Despite success in identifying genetic variants associated with ALS, in many cases there remains uncertainty about the specific involved in disease pathogenesis and how their function is regulated. Insights into the functional complexity of the genome have also focused attention on the probable role of non-sequence-based genomic variation in health and disease. Of particular interest are epigenetic processes that regulate gene expression via modifications to DNA, histone proteins, and chromatin. DNA methylation is the best-characterized epigenetic modification, stably influencing gene expression via disruption of transcription factor binding and recruitment of methyl-binding proteins that initiate chromatin compaction and gene silencing. Despite being traditionally regarded as a mechanism of transcriptional repression, DNA methylation is actually associated with both increased and decreased gene expression, and other genomic functions including alternative splicing and promoter usage.
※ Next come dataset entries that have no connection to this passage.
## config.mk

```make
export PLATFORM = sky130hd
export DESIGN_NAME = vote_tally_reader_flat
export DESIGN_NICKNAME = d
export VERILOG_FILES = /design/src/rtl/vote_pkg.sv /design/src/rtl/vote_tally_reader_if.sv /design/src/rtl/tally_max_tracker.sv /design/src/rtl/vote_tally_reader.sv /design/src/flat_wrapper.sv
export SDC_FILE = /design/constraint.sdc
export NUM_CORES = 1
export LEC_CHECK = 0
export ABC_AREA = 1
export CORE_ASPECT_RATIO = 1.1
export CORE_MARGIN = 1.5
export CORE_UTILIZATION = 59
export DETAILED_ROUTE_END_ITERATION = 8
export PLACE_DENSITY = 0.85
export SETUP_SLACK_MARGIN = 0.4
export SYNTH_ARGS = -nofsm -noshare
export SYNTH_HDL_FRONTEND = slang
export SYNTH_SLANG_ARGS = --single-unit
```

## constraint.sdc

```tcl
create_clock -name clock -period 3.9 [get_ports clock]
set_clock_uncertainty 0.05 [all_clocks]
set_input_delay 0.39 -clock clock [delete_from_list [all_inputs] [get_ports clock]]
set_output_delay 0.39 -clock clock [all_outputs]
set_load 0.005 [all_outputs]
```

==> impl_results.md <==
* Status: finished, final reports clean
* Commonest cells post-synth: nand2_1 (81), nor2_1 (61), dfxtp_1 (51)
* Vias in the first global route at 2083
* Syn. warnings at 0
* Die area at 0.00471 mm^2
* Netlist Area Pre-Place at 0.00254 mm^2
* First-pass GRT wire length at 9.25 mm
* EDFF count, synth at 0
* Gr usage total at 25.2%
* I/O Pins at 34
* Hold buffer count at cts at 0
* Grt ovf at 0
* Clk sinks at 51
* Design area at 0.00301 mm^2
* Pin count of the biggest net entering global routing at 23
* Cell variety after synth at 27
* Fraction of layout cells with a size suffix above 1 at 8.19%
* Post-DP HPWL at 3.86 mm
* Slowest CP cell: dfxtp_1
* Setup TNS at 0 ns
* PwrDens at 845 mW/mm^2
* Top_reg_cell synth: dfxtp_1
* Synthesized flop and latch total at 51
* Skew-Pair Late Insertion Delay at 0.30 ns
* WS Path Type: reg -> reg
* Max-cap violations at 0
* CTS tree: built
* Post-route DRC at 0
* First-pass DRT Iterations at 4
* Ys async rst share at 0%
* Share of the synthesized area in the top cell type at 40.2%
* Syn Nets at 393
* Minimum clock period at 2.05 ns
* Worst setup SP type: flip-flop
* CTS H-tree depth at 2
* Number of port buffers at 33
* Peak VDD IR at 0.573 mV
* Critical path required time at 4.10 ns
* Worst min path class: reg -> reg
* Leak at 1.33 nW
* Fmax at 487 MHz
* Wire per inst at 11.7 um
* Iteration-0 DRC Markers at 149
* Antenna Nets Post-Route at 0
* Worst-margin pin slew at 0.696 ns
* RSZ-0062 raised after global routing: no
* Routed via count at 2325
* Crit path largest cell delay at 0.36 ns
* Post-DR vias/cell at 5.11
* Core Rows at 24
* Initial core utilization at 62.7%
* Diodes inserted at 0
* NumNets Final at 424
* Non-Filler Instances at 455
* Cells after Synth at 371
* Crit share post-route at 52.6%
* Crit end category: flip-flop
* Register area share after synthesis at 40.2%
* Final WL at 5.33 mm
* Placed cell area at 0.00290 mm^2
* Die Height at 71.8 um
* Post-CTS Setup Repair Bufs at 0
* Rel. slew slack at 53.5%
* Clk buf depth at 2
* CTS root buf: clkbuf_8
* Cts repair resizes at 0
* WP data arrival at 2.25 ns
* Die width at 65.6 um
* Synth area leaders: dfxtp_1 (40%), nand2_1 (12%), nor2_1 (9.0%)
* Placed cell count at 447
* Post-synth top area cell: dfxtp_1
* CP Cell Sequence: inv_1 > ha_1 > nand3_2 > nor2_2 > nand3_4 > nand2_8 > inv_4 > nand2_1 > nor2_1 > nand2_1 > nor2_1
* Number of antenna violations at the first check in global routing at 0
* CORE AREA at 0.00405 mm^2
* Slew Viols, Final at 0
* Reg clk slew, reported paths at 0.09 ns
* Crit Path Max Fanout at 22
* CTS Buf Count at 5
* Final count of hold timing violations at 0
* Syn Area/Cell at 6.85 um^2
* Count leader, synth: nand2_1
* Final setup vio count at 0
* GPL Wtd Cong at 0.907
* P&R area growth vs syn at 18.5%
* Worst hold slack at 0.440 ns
**src/rtl/cordic_iterative_engine.sv**
```systemverilog
// Iterative CORDIC engine: rotation or vectoring, one micro-rotation per clock.
// Optional post-rotation gain compensation stage enabled by defining CORDIC_GAIN_COMP_EN.
module cordic_iterative_engine #(
   parameter int unsigned M           = 6,
   parameter int unsigned N           = 10,
   parameter int unsigned ITERS       = 12,
   parameter int unsigned ITER_LENGTH = 4
) (
   input  logic                  clk,
   input  logic                  rst_n,
   input  logic                  in_valid,
   output logic                  in_ready,
   input  logic                  mode,
   input  logic signed [M+N-1:0] x_in,
   input  logic signed [M+N-1:0] y_in,
   input  logic signed [M+N-1:0] z_in,
   output logic                  out_valid,
   input  logic                  out_ready,
   output logic signed [M+N-1:0] x_out,
   output logic signed [M+N-1:0] y_out,
   output logic signed [M+N-1:0] z_out,
   output logic                  busy
);

   localparam int unsigned W         = M + N;
   localparam int unsigned W2        = 2 * W;
   localparam int unsigned TAB_DEPTH = 1 << ITER_LENGTH;

`ifdef CORDIC_GAIN_COMP_EN
   typedef enum logic [1:0] {
      S_IDLE = 2'd0,
      S_RUN  = 2'd1,
      S_COMP = 2'd2,
      S_DONE = 2'd3
   } state_t;

   localparam int                     K_GAIN = int'(0.607252935 * (2.0 ** N));
   localparam logic signed [W2-1:0]   K_WIDE = W2'(K_GAIN);
`else
   typedef enum logic [1:0] {
      S_IDLE = 2'd0,
      S_RUN  = 2'd1,
      S_DONE = 2'd3
   } state_t;
`endif

   // atan(2^-i) scaled by 2^N and rounded; small angles kept at 24 fraction bits,
   // larger i use atan(x) ~ x, exact to the rounding for N <= 24.
   function automatic longint unsigned atan_scaled(int unsigned idx);
      longint unsigned t24;
      longint unsigned res;
      case (idx)
         0:       t24 = 64'd13176795;
         1:       t24 = 64'd7778716;
         2:       t24 = 64'd4110060;
         3:       t24 = 64'd2086331;
         4:       t24 = 64'd1047214;
         5:       t24 = 64'd524117;
         6:       t24 = 64'd262123;
         7:       t24 = 64'd131069;
         default: t24 = 64'd0;
      endcase
      if (idx < 8) begin
         if (N < 24) res = (t24 + (64'd1 << (23 - N))) >> (24 - N);
         else        res = t24 << (N - 24);
      end else if (idx <= N) begin
         res = 64'd1 << (N - idx);
      end else begin
         res = 64'd0;
      end
      return res;
   endfunction

   state_t                  r_state;
   state_t                  w_state_nxt;
   logic [ITER_LENGTH-1:0]  r_iter;
   logic                    r_mode;
   logic signed [W-1:0]     r_x;
   logic signed [W-1:0]     r_y;
   logic signed [W-1:0]     r_z;
   logic signed [W-1:0]     r_x_out;
   logic signed [W-1:0]     r_y_out;
   logic signed [W-1:0]     r_z_out;
   logic                    r_in_ready;
   logic                    r_out_valid;
   logic                    r_busy;

   logic                    w_accept;
   logic                    w_last_iter;
   logic                    w_in_ready_nxt;
   logic                    w_out_valid_nxt;
   logic                    w_busy_nxt;
   logic                    w_load_out;
   logic                    w_dir_pos;
   logic signed [W-1:0]     w_x_sh;
   logic signed [W-1:0]     w_y_sh;
   logic signed [W-1:0]     w_atan;
   logic signed [W-1:0]     w_x_rot;
   logic signed [W-1:0]     w_y_rot;
   logic signed [W-1:0]     w_z_rot;
   logic signed [W-1:0]     w_x_res;
   logic signed [W-1:0]     w_y_res;
   logic signed [W-1:0]     w_z_res;
   logic signed [W-1:0]     w_atan_tab [TAB_DEPTH];

   for (genvar g = 0; g < TAB_DEPTH; g++) begin : g_atan
      assign w_atan_tab[g] = (g < ITERS) ? W'(atan_scaled(g)) : '0;
   end

   assign w_accept    = in_valid & r_in_ready;
   assign w_last_iter = (r_iter == ITER_LENGTH'(ITERS - 1));

   // One micro-rotation; direction from sign of z (rotation) or y (vectoring)
   always_comb begin : p_micro_rot
      w_x_sh    = r_x >>> r_iter;
      w_y_sh    = r_y >>> r_iter;
      w_atan    = w_atan_tab[r_iter];
      w_dir_pos = r_mode ? r_y[W-1] : ~r_z[W-1];
      if (w_dir_pos) begin
         w_x_rot = r_x - w_y_sh;
         w_y_rot = r_y + w_x_sh;
         w_z_rot = r_z - w_atan;
      end else begin
         w_x_rot = r_x + w_y_sh;
         w_y_rot = r_y - w_x_sh;
         w_z_rot = r_z + w_atan;
      end
   end

`ifdef CORDIC_GAIN_COMP_EN
   assign w_x_res = W'((W2'(r_x) * K_WIDE) >>> N);
   assign w_y_res = W'((W2'(r_y) * K_WIDE) >>> N);
   assign w_z_res = r_z;
`else
   assign w_x_res = w_x_rot;
   assign w_y_res = w_y_rot;
   assign w_z_res = w_z_rot;
`endif

   always_ff @(posedge clk or negedge rst_n) begin : p_state_reg
      if (!rst_n) r_state <= S_IDLE;
      else        r_state <= w_state_nxt;
   end

   always_comb begin : p_next_state
      w_state_nxt = r_state;
      case (r_state)
         S_IDLE: if (w_accept) w_state_nxt = S_RUN;
`ifdef CORDIC_GAIN_COMP_EN
         S_RUN:  if (w_last_iter) w_state_nxt = S_COMP;
         S_COMP: w_state_nxt = S_DONE;
`else
         S_RUN:  if (w_last_iter) w_state_nxt = S_DONE;
`endif
         S_DONE: if (out_ready) w_state_nxt = S_IDLE;
         default: w_state_nxt = S_IDLE;
      endcase
   end

   // Handshake/status flags are registered from the next state so they track r_state exactly
   always_comb begin : p_out_dec
      w_in_ready_nxt  = 1'b0;
      w_out_valid_nxt = 1'b0;
      w_busy_nxt      = 1'b1;
      w_load_out      = 1'b0;
      case (w_state_nxt)
         S_IDLE: begin
            w_in_ready_nxt = 1'b1;
            w_busy_nxt     = 1'b0;
         end
         S_DONE: begin
            w_out_valid_nxt = 1'b1;
            w_load_out      = (r_state != S_DONE);
         end
         default: ;
      endcase
   end

   always_ff @(posedge clk or negedge rst_n) begin : p_datapath
      if (!rst_n) begin
         r_x    <= '0;
         r_y    <= '0;
         r_z    <= '0;
         r_mode <= 1'b0;
         r_iter <= '0;
      end else if (w_accept) begin
         r_x    <= x_in;
         r_y    <= y_in;
         r_z    <= z_in;
         r_mode <= mode;
         r_iter <= '0;
      end else if (r_state == S_RUN) begin
         r_x    <= w_x_rot;
         r_y    <= w_y_rot;
         r_z    <= w_z_rot;
         r_iter <= r_iter + ITER_LENGTH'(1);
      end
   end

   always_ff @(posedge clk or negedge rst_n) begin : p_out_reg
      if (!rst_n) begin
         r_in_ready  <= 1'b0;
         r_out_valid <= 1'b0;
         r_busy      <= 1'b0;
         r_x_out     <= '0;
         r_y_out     <= '0;
         r_z_out     <= '0;
      end else begin
         r_in_ready  <= w_in_ready_nxt;
         r_out_valid <= w_out_valid_nxt;
         r_busy      <= w_busy_nxt;
         if (w_load_out) begin
            r_x_out <= w_x_res;
            r_y_out <= w_y_res;
            r_z_out <= w_z_res;
         end
      end
   end

   assign in_ready  = r_in_ready;
   assign out_valid = r_out_valid;
   assign busy      = r_busy;
   assign x_out     = r_x_out;
   assign y_out     = r_y_out;
   assign z_out     = r_z_out;

endmodule

```
<file path="src/rtl/grid_pkg.sv">
// Shared types and constants for the grid copy/fill engine.
// The LFSR constants are only consumed when GRID_COPIER_LFSR_EN is defined.
package grid_pkg;

   typedef enum logic [1:0] {
      MODE_COPY   = 2'd0,
      MODE_FILL   = 2'd1,
      MODE_CLEAR  = 2'd2,
      MODE_RANDOM = 2'd3
   } mode_t;

   typedef enum logic [1:0] {
      ST_IDLE  = 2'd0,
      ST_ISSUE = 2'd1,
      ST_DRAIN = 2'd2
   } state_t;

   localparam logic [15:0] LFSR_MASK         = 16'hB400;
   localparam logic [15:0] LFSR_DEFAULT_SEED = 16'hACE1;

   // Right-shifting Galois step: the bit shifted out selects the tap mask.
   function automatic logic [15:0] lfsr_next(input logic [15:0] s);
      return s[0] ? ({1'b0, s[15:1]} ^ LFSR_MASK) : {1'b0, s[15:1]};
   endfunction

endpackage

</file>
<file path="src/rtl/grid_lfsr.sv">
// Seedable 16-bit Galois LFSR; load has priority over step, seed 0 maps to the default seed.
module grid_lfsr
   import grid_pkg::*;
(
   input  logic        i_clk,
   input  logic        i_rst,
   input  logic        i_load,
   input  logic [15:0] i_seed,
   input  logic        i_step,
   output logic [15:0] o_state
);

   logic [15:0] r_state;

   always_ff @(posedge i_clk) begin
      if (i_rst) begin
         r_state <= LFSR_DEFAULT_SEED;
      end else if (i_load) begin
         r_state <= (i_seed == 16'd0) ? LFSR_DEFAULT_SEED : i_seed;
      end else if (i_step) begin
         r_state <= lfsr_next(r_state);
      end
   end

   assign o_state = r_state;

endmodule

</file>
<file path="src/rtl/grid_copier.sv">
// Streaming grid copy/fill engine: one source read issued per cycle, writes fanned out to masked destinations.
// Define GRID_COPIER_LFSR_EN to build the RANDOM-mode LFSR; otherwise mode 3 behaves as CLEAR.
module grid_copier
   import grid_pkg::*;
#(
   parameter int P_PARAM_M    = 5,
   parameter int P_PARAM_N    = 5,
   parameter int WIDTH        = 12,
   parameter int CELL_BITS    = 1,
   parameter int NUM_DST      = 4,
   parameter int READ_LATENCY = 1
) (
   input  logic                 i_clk,
   input  logic                 i_rst,
   input  logic                 i_start,
   input  logic [1:0]           i_mode,
   input  logic [NUM_DST-1:0]   i_dst_mask,
   input  logic [CELL_BITS-1:0] i_fill_val,
   input  logic [15:0]          i_seed,
   output logic                 o_read_en,
   output logic [2*WIDTH-1:0]   o_read_addr,
   input  logic [CELL_BITS-1:0] i_read_val,
   output logic [NUM_DST-1:0]   o_write_en,
   output logic [2*WIDTH-1:0]   o_write_addr,
   output logic [CELL_BITS-1:0] o_write_val,
   output logic                 o_busy,
   output logic                 o_finish,
   output logic [1:0]           o_dbg_state
);

   localparam int NCELLS = P_PARAM_M * P_PARAM_N;
   localparam int AW     = 2 * WIDTH;
   localparam int DCW    = $clog2(READ_LATENCY + 2);

   state_t               r_state;
   state_t               w_next;
   mode_t                r_mode;
   logic [NUM_DST-1:0]   r_mask;
   logic [CELL_BITS-1:0] r_fill;
   logic [AW-1:0]        r_addr;
   logic [DCW-1:0]       r_drain_cnt;
   logic                 r_finish;

   logic [READ_LATENCY-1:0] r_pipe_vld;
   logic [AW-1:0]           r_pipe_addr [READ_LATENCY];

   logic [NUM_DST-1:0]   r_wen;
   logic [AW-1:0]        r_waddr;
   logic [CELL_BITS-1:0] r_wval;

   logic                 w_accept;
   logic                 w_last_addr;
   logic                 w_drain_done;
   logic                 w_vld_out;
   logic [AW-1:0]        w_addr_out;
   logic [CELL_BITS-1:0] w_cell;

   assign w_accept     = (r_state == ST_IDLE) && i_start;
   assign w_last_addr  = (r_addr == AW'(NCELLS - 1));
   assign w_drain_done = (r_drain_cnt == DCW'(READ_LATENCY));
   assign w_vld_out    = r_pipe_vld[READ_LATENCY-1];
   assign w_addr_out   = r_pipe_addr[READ_LATENCY-1];

`ifdef GRID_COPIER_LFSR_EN
   logic [15:0] w_lfsr;

   grid_lfsr u_lfsr (
      .i_clk   (i_clk),
      .i_rst   (i_rst),
      .i_load  (w_accept),
      .i_seed  (i_seed),
      .i_step  (w_vld_out && (r_mode == MODE_RANDOM)),
      .o_state (w_lfsr)
   );
`else
   logic w_unused_seed;
   assign w_unused_seed = ^i_seed;
`endif

   always_comb begin
      w_next = r_state;
      case (r_state)
         ST_IDLE:  if (i_start)      w_next = ST_ISSUE;
         ST_ISSUE: if (w_last_addr)  w_next = ST_DRAIN;
         ST_DRAIN: if (w_drain_done) w_next = ST_IDLE;
         default:                    w_next = ST_IDLE;
      endcase
   end

   always_comb begin
      w_cell = '0;
      case (r_mode)
         MODE_COPY:   w_cell = i_read_val;
         MODE_FILL:   w_cell = r_fill;
         MODE_CLEAR:  w_cell = '0;
`ifdef GRID_COPIER_LFSR_EN
         MODE_RANDOM: w_cell = w_lfsr[CELL_BITS-1:0];
`else
         MODE_RANDOM: w_cell = '0;
`endif
         default:     w_cell = '0;
      endcase
   end

   always_ff @(posedge i_clk) begin
      if (i_rst) begin
         r_state     <= ST_IDLE;
         r_mode      <= MODE_COPY;
         r_mask      <= '0;
         r_fill      <= '0;
         r_addr      <= '0;
         r_drain_cnt <= '0;
         r_finish    <= 1'b0;
         r_pipe_vld  <= '0;
         for (int i = 0; i < READ_LATENCY; i++) r_pipe_addr[i] <= '0;
         r_wen       <= '0;
         r_waddr     <= '0;
         r_wval      <= '0;
      end else begin
         r_state <= w_next;
         if (w_accept) begin
            r_mode   <= mode_t'(i_mode);
            r_mask   <= i_dst_mask;
            r_fill   <= i_fill_val;
            r_addr   <= '0;
            r_finish <= 1'b0;
         end
         if (r_state == ST_ISSUE) begin
            r_addr      <= w_last_addr ? '0 : r_addr + AW'(1);
            r_drain_cnt <= '0;
         end
         if (r_state == ST_DRAIN) begin
            r_drain_cnt <= r_drain_cnt + DCW'(1);
            if (w_drain_done) r_finish <= 1'b1;
         end

         // Delay line aligns each issued address with its returning read data.
         r_pipe_vld[0]  <= (r_state == ST_ISSUE);
         r_pipe_addr[0] <= r_addr;
         for (int i = 1; i < READ_LATENCY; i++) begin
            r_pipe_vld[i]  <= r_pipe_vld[i-1];
            r_pipe_addr[i] <= r_pipe_addr[i-1];
         end

         r_wen <= w_vld_out ? r_mask : '0;
         if (w_vld_out) begin
            r_waddr <= w_addr_out;
            r_wval  <= w_cell;
         end
      end
   end

   assign o_read_en    = (r_state == ST_ISSUE);
   assign o_read_addr  = r_addr;
   assign o_write_en   = r_wen;
   assign o_write_addr = r_waddr;
   assign o_write_val  = r_wval;
   assign o_busy       = (r_state != ST_IDLE);
   assign o_finish     = r_finish;
   assign o_dbg_state  = r_state;

endmodule

</file>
The availability of high-throughput profiling methods for quantifying DNA methylation across the genome at single-base resolution in large numbers of samples has enabled researchers to perform epigenome-wide association studies (EWAS) aimed at identifying methylomic variation associated with environmental exposure and disease; however, these studies are inherently more complex to design and interpret than GWAS. The dynamic nature of epigenetic processes means that unlike in genetic epidemiology a range of potentially important confounding factors need to be considered, including tissue or cell type, age, sex, lifestyle exposures, and reverse causation. This WG will identify epigenetic variation in clinical cases, discordant MZ twins, and post-mortem brain tissue, integrating methylomic data with genetic and available environmental data.